TO DO
Please give the number of lines that hold the string "usage" in the listing, without any other words.

RECORDS
---

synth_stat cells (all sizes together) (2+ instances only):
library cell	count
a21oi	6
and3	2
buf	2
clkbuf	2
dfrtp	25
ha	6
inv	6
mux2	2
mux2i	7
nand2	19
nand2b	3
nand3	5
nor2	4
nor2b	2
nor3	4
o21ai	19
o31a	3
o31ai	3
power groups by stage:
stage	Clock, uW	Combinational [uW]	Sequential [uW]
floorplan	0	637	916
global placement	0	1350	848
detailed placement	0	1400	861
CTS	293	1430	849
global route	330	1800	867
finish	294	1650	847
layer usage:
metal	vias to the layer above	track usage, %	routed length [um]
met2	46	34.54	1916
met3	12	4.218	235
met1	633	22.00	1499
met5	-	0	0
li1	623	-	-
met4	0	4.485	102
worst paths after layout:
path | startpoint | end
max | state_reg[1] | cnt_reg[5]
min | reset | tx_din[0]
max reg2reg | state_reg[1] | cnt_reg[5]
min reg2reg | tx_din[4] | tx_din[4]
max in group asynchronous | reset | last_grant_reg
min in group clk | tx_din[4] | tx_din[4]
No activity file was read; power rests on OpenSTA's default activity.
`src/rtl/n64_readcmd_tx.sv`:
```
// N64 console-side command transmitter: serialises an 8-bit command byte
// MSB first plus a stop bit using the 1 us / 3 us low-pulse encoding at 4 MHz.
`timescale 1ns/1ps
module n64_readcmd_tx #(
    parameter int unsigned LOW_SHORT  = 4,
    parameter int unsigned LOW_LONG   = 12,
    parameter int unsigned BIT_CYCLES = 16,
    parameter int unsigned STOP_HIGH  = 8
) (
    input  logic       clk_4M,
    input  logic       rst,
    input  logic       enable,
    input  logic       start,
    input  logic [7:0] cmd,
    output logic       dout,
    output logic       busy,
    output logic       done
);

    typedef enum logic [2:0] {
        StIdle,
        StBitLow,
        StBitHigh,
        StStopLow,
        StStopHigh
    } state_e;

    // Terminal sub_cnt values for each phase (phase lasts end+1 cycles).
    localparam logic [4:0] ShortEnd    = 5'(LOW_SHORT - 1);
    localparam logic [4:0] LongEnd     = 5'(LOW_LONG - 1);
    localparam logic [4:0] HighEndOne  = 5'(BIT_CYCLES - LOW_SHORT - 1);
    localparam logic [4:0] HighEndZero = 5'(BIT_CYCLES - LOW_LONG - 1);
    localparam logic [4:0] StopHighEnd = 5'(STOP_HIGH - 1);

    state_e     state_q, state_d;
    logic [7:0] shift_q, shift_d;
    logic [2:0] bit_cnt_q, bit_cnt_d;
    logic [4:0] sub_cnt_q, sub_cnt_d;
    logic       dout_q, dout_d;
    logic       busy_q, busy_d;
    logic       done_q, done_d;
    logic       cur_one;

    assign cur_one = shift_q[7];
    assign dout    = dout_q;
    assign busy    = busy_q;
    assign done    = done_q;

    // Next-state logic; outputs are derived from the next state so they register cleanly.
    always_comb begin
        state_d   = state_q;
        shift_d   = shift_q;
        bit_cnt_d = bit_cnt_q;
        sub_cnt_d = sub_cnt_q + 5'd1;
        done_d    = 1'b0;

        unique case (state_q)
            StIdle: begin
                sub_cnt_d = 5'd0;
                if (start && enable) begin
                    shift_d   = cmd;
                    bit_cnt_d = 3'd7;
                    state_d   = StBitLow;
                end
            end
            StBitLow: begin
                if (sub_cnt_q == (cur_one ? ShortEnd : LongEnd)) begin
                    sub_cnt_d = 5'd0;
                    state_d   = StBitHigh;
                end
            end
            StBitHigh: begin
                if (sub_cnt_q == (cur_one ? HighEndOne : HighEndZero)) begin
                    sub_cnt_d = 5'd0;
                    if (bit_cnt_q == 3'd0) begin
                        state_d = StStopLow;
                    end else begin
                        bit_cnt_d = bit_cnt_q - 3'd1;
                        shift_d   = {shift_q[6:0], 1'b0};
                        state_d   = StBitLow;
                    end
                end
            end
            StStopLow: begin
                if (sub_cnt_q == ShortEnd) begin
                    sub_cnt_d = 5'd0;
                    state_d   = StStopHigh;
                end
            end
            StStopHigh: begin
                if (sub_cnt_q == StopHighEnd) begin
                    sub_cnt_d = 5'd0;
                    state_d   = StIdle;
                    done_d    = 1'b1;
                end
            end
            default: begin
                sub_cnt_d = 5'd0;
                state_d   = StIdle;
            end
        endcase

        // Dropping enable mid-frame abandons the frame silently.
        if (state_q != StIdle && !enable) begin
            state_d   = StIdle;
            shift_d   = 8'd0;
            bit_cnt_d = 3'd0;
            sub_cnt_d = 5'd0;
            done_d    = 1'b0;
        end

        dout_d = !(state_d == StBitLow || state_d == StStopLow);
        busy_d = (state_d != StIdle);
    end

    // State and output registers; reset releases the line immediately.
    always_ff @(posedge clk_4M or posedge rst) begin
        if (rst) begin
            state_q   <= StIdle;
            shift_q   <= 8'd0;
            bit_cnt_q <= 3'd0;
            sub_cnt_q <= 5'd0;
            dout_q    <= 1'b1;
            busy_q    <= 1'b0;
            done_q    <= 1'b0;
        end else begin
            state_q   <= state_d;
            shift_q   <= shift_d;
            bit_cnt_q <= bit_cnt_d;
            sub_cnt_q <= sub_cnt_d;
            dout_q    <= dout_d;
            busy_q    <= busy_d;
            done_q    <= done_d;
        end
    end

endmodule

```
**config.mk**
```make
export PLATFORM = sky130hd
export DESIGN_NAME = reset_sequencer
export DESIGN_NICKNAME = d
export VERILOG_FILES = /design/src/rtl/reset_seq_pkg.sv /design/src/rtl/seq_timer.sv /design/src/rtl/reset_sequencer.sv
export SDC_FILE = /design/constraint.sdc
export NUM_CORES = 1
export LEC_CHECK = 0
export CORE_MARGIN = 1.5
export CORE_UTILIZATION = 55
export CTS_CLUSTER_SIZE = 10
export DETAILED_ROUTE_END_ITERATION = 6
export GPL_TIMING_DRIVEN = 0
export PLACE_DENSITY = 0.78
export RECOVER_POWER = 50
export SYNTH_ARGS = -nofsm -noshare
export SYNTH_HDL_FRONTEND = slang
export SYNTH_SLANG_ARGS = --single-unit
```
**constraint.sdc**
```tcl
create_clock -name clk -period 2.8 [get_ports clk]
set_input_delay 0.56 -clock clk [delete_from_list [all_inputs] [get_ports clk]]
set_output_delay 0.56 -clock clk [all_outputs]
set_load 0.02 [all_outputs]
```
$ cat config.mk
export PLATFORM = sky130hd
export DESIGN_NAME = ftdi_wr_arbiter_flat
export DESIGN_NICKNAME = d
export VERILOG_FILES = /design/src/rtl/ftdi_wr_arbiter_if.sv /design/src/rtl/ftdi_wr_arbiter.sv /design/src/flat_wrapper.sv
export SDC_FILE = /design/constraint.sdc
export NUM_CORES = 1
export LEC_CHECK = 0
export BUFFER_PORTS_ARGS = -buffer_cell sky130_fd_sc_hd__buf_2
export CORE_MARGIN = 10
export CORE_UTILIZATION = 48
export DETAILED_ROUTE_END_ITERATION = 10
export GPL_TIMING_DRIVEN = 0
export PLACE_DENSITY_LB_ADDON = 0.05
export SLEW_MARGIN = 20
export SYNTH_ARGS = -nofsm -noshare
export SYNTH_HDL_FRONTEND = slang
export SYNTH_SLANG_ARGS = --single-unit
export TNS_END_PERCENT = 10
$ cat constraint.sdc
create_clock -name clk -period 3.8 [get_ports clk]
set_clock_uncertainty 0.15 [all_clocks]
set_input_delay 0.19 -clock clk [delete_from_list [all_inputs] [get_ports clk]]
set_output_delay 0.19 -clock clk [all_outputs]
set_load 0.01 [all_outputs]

---

OUTPUT FOR THIS EXERCISE
2